Entries taken from a collection:
____

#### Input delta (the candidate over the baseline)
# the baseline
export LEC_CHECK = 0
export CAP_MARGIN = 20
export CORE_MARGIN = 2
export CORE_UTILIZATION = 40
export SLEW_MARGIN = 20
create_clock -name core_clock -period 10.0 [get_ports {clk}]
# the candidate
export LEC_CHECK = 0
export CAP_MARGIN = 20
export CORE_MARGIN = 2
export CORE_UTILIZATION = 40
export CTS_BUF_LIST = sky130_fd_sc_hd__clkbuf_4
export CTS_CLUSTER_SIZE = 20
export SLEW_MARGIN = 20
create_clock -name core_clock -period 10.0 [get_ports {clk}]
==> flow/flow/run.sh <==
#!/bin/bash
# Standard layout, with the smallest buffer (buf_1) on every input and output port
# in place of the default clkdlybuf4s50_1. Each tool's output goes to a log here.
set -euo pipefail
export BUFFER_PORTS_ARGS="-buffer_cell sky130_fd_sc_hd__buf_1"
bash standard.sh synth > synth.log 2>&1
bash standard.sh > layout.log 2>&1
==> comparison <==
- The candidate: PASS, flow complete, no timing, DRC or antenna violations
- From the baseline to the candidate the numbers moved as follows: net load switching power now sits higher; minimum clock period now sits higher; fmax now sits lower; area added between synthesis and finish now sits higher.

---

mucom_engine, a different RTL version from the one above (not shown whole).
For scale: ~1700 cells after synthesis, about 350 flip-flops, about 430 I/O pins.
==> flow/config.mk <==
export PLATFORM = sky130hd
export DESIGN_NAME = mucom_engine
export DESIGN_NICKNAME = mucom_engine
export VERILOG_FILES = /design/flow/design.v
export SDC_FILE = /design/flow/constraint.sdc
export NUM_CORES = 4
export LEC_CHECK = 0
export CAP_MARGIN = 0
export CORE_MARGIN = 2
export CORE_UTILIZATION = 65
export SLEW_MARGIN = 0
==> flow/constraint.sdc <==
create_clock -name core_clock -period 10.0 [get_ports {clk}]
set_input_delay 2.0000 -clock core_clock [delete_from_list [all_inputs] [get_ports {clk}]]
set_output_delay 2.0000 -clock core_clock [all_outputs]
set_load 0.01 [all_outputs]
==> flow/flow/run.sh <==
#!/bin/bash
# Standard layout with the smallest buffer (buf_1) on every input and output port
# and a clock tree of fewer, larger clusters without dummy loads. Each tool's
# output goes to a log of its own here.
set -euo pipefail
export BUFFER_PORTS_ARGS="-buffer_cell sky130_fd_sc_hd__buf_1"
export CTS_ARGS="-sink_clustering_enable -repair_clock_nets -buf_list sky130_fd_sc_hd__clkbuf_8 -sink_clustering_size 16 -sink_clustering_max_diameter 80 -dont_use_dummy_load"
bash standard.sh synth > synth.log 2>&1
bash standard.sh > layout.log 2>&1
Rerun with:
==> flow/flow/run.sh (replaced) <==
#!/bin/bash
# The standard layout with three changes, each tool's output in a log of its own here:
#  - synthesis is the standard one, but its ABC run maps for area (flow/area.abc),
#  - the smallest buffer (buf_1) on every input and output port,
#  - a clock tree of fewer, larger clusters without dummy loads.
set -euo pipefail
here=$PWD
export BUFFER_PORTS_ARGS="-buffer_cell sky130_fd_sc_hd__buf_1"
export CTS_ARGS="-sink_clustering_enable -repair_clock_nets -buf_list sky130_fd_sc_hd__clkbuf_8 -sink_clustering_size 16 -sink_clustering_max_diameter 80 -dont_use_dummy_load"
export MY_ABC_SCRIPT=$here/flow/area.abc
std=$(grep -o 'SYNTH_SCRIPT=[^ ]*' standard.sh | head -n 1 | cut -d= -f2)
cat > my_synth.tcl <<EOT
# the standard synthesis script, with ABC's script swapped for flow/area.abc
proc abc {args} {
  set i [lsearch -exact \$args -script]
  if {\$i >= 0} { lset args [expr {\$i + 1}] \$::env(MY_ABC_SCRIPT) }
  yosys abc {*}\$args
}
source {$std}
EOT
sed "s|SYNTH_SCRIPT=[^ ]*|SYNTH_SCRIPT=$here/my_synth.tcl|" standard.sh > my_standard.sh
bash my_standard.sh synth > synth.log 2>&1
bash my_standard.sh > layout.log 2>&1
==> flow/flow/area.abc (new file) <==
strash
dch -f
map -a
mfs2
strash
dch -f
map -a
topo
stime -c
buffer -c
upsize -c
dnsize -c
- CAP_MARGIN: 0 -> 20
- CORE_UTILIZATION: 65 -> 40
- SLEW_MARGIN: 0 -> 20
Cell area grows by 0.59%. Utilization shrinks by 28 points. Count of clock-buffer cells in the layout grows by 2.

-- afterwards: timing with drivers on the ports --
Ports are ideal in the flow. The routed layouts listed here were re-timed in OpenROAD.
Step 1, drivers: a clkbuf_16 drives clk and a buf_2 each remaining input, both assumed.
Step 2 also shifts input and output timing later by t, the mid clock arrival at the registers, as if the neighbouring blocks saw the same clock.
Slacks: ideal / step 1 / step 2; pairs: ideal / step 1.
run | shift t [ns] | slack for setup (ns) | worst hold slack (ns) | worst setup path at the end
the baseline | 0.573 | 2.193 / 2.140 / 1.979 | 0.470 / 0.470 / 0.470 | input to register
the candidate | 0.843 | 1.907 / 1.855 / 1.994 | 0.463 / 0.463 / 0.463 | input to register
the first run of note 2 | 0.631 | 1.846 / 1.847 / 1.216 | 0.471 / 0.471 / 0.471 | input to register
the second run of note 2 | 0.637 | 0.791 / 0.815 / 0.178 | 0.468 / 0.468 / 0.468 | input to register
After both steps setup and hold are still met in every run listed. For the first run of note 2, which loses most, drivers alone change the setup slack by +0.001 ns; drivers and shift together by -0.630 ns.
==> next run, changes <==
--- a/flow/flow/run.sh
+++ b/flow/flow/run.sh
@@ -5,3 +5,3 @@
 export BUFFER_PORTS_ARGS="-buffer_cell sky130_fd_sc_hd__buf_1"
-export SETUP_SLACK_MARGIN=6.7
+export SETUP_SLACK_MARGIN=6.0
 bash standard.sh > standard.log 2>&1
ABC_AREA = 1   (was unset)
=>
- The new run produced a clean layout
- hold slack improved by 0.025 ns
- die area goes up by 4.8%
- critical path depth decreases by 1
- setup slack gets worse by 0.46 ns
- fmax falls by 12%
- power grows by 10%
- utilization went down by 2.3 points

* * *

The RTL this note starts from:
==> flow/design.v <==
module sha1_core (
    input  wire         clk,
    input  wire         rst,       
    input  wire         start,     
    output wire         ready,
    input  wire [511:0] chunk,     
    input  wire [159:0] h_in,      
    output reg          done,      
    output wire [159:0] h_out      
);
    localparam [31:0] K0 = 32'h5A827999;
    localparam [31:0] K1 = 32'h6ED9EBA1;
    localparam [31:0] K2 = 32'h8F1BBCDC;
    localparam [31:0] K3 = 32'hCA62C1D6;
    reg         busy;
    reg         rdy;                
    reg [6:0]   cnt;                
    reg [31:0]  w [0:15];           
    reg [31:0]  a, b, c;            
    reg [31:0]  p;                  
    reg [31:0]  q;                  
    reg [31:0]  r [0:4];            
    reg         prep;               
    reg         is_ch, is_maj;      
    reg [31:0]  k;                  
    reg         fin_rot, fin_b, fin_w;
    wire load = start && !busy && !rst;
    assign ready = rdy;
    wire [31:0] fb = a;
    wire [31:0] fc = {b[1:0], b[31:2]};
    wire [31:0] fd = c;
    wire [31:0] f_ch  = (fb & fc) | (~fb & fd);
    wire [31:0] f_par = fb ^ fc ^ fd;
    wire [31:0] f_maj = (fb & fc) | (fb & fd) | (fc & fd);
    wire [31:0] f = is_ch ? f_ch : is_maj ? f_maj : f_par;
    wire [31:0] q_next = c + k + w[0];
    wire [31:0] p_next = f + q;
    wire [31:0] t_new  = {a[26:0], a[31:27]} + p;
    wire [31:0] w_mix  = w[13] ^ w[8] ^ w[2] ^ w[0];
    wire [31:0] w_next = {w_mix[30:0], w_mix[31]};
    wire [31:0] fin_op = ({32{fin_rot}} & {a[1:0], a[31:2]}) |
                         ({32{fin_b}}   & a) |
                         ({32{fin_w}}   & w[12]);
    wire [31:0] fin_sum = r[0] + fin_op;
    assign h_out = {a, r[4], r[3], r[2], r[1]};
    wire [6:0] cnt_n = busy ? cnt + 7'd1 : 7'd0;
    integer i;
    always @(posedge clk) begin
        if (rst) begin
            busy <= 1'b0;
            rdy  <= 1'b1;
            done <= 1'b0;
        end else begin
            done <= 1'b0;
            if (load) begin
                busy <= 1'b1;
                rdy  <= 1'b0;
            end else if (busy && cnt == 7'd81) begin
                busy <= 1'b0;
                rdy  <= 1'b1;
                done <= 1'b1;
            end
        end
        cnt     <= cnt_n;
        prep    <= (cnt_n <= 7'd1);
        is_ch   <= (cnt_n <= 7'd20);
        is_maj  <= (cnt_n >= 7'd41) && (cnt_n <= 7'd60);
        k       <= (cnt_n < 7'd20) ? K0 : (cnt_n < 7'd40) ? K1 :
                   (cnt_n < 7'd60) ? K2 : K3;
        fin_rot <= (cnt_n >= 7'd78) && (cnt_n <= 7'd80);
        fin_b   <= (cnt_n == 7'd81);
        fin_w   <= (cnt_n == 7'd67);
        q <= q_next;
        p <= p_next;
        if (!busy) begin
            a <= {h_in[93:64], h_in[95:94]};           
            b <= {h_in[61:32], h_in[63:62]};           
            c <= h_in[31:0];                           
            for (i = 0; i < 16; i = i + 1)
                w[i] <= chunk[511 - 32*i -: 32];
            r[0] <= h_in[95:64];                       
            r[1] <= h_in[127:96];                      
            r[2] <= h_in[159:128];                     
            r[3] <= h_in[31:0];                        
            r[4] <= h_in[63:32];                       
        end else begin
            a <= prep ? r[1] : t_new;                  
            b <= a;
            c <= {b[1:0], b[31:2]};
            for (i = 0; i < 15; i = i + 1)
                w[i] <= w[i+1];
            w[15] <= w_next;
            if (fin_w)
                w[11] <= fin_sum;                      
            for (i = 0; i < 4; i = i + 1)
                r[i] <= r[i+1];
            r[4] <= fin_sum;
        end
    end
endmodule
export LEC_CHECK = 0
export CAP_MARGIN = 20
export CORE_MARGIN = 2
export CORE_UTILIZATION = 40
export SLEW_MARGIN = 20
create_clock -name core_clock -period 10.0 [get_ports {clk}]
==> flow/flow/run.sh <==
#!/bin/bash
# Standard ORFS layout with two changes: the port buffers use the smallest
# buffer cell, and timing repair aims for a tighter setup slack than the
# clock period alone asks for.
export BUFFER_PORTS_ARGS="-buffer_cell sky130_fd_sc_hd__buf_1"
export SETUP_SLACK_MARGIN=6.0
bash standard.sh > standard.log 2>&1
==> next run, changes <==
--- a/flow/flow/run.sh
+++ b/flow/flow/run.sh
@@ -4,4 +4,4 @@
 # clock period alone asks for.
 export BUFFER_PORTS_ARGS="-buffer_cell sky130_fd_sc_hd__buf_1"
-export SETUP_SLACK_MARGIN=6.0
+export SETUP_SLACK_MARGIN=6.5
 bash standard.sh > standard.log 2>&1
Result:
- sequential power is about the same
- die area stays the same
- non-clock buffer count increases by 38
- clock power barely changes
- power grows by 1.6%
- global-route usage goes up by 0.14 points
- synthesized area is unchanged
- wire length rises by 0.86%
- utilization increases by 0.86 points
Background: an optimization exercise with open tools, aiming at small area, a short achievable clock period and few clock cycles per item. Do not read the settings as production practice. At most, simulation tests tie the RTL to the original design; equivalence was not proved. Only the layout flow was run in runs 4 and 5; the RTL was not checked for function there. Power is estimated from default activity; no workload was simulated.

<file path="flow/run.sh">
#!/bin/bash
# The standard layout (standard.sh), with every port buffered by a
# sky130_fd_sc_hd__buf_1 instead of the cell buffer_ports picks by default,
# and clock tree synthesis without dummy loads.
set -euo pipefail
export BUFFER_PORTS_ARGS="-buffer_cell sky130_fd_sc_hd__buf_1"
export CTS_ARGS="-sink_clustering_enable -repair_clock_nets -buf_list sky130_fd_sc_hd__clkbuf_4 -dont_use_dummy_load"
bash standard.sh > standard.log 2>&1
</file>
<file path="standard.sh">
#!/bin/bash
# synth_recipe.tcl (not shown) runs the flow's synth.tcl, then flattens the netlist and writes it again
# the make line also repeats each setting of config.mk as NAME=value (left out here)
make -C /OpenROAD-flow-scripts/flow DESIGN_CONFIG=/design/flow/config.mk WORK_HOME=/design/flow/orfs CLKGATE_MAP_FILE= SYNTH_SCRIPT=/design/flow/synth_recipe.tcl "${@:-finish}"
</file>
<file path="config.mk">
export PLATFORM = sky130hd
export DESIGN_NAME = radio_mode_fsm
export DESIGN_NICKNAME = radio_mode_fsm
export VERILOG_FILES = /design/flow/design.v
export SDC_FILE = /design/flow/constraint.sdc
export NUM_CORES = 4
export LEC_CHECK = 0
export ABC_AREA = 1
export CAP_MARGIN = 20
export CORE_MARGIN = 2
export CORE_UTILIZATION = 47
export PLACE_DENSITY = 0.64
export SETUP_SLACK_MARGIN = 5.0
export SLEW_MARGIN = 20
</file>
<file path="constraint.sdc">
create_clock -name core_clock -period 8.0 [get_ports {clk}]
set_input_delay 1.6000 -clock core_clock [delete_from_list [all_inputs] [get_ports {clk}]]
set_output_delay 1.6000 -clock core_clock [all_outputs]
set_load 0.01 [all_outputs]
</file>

____

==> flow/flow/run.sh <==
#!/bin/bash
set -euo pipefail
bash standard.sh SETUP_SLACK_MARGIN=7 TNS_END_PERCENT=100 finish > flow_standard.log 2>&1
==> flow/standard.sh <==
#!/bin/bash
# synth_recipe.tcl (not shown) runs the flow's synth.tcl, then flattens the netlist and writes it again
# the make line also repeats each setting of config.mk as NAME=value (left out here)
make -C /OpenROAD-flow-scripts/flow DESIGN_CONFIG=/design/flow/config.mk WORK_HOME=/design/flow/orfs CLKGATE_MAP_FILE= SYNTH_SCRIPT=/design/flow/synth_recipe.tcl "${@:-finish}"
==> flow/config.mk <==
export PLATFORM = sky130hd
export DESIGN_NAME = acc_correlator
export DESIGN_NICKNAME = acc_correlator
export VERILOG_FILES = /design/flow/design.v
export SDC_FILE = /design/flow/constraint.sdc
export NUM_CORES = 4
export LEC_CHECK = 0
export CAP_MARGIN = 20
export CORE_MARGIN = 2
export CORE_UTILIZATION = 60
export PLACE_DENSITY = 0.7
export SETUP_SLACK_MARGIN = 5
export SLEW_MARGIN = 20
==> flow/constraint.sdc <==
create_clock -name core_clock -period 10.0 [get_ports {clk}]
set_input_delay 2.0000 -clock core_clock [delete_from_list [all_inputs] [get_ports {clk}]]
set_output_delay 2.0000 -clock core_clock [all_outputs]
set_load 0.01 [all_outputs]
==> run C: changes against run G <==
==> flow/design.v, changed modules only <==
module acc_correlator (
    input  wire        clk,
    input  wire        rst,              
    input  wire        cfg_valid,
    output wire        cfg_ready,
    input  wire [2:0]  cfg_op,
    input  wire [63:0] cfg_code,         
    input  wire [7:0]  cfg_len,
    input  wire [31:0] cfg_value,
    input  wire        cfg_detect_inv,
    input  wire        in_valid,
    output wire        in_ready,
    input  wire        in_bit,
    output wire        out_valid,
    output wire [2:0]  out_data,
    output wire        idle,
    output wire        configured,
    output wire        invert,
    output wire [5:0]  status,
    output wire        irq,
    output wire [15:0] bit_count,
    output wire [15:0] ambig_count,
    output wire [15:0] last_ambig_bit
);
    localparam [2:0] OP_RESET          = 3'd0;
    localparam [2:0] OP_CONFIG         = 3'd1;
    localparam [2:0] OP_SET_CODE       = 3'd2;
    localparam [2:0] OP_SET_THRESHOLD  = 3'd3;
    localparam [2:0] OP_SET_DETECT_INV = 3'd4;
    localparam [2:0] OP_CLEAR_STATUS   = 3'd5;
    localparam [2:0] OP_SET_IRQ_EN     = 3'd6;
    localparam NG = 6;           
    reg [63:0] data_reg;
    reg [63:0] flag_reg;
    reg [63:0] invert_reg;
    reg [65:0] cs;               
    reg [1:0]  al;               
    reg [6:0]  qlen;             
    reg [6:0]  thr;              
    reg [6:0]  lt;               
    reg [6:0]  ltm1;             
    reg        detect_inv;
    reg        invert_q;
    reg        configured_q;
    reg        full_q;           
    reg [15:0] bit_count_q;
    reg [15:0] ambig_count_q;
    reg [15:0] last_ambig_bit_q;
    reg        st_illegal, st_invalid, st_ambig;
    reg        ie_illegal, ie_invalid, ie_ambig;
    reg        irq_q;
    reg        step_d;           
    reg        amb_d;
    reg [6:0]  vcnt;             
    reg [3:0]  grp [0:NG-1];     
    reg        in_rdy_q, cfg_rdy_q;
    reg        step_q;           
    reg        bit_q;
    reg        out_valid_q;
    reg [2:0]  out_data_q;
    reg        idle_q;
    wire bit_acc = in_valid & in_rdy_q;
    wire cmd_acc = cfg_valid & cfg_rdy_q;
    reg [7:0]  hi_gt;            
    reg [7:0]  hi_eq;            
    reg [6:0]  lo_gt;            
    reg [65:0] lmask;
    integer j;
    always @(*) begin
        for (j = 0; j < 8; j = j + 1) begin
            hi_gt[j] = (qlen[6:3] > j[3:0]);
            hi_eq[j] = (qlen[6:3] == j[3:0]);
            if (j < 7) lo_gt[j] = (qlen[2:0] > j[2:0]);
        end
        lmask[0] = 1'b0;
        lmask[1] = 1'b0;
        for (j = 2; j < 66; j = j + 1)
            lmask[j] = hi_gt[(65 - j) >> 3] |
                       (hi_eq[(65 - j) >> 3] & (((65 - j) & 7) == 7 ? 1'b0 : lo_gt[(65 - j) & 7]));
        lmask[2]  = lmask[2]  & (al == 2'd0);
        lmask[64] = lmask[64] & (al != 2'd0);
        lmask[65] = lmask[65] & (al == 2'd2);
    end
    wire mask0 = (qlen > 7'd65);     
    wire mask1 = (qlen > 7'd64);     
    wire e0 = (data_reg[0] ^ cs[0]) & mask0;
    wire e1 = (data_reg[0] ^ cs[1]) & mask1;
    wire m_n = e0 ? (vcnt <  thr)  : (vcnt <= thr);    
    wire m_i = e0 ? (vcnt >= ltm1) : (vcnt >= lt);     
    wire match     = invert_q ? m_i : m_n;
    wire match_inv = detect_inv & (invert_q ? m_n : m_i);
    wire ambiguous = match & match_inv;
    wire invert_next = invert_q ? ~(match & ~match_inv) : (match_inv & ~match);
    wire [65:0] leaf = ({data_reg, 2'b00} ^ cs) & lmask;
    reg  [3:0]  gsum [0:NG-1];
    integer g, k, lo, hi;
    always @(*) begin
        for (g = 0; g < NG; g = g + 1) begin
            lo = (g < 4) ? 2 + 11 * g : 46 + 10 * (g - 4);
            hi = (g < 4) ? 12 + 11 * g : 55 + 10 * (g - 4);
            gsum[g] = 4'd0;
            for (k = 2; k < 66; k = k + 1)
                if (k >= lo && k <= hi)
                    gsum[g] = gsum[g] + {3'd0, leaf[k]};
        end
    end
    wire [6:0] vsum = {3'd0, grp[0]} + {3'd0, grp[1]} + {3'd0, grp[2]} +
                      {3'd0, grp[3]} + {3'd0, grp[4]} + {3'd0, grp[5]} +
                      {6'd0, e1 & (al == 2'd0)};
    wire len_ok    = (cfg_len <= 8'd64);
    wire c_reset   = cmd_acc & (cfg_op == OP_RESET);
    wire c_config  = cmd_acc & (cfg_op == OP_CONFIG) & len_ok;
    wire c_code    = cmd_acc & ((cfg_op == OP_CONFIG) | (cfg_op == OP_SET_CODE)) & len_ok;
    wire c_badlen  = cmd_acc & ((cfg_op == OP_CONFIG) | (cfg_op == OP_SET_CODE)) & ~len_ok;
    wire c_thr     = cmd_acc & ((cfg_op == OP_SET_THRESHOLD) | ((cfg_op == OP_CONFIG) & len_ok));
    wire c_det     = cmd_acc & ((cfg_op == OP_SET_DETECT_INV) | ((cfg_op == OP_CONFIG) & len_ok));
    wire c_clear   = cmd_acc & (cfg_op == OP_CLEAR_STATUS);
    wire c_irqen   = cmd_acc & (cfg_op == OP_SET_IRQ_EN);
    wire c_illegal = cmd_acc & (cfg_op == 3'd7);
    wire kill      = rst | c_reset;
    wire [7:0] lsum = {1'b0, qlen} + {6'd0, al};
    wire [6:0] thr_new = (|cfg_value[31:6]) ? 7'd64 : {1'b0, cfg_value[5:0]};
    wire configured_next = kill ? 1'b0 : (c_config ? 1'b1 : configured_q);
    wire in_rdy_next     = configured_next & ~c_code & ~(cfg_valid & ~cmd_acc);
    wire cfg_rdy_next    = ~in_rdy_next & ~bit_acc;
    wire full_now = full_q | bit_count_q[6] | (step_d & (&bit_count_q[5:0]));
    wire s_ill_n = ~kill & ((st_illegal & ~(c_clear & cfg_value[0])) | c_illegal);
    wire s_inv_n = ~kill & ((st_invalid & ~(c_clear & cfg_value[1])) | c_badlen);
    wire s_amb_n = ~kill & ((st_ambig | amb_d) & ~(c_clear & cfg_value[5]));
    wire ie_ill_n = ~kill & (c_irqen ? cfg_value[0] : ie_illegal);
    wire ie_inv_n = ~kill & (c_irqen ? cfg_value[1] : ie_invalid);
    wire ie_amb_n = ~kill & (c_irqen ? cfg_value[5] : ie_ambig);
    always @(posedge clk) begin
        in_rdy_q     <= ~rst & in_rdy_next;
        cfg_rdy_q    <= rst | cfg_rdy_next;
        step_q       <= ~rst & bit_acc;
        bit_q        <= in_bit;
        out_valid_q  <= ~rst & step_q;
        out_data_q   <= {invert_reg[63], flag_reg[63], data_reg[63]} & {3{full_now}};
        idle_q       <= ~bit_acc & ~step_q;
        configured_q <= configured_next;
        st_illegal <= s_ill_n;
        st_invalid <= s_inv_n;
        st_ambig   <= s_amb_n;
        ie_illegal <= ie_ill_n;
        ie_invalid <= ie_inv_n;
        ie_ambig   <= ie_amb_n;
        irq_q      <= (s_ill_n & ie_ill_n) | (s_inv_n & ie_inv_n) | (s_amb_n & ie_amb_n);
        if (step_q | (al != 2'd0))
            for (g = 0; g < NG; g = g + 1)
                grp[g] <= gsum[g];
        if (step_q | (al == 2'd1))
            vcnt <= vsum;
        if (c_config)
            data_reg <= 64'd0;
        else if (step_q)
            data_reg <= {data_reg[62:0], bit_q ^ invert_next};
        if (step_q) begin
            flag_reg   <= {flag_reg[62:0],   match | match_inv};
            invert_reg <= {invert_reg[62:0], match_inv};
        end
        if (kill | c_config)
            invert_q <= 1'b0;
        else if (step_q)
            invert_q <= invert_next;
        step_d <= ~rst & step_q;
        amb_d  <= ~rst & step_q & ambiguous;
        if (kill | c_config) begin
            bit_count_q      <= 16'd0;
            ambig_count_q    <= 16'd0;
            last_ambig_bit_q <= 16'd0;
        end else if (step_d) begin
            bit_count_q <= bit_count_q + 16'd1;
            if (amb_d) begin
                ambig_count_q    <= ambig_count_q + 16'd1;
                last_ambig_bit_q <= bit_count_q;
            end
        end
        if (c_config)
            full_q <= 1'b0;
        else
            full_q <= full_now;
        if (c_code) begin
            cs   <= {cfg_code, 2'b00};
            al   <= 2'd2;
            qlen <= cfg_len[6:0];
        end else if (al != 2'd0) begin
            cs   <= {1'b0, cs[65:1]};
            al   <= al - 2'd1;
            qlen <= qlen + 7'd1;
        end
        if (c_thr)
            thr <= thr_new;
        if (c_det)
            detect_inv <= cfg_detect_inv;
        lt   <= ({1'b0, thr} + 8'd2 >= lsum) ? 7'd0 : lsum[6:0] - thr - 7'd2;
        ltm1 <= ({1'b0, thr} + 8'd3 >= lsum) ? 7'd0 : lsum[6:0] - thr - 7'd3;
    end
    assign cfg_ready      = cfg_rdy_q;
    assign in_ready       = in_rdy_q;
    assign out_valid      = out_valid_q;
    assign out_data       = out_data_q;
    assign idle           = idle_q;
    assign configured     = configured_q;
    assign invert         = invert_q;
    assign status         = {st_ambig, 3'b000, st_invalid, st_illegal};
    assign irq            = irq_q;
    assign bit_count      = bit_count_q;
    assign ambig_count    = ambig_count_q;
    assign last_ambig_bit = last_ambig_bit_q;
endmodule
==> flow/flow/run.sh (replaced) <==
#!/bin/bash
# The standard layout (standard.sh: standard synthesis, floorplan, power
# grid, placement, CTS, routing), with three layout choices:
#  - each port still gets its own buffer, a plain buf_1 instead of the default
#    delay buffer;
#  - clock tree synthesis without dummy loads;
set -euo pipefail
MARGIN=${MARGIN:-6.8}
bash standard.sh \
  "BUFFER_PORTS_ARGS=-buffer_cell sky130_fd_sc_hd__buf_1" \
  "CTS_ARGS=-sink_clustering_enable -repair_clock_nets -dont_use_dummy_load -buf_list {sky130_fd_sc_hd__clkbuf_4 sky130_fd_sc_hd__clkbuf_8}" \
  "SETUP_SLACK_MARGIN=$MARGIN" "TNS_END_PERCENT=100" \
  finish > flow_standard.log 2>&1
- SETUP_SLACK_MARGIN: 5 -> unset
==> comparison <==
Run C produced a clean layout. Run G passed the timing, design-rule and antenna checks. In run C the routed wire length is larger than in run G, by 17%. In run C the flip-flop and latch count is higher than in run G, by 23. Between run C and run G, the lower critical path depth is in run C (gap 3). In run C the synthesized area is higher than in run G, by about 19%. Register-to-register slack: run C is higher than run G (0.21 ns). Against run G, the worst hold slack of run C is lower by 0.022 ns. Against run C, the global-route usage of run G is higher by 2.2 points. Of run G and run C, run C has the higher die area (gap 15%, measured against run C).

____

[ACTIVITY] Search the entries above for "depth". Show every line that has it.

[RESULT FOR THIS TASK]
- critical path depth decreases by 1
Run C produced a clean layout. Run G passed the timing, design-rule and antenna checks. In run C the routed wire length is larger than in run G, by 17%. In run C the flip-flop and latch count is higher than in run G, by 23. Between run C and run G, the lower critical path depth is in run C (gap 3). In run C the synthesized area is higher than in run G, by about 19%. Register-to-register slack: run C is higher than run G (0.21 ns). Against run G, the worst hold slack of run C is lower by 0.022 ns. Against run C, the global-route usage of run G is higher by 2.2 points. Of run G and run C, run C has the higher die area (gap 15%, measured against run C).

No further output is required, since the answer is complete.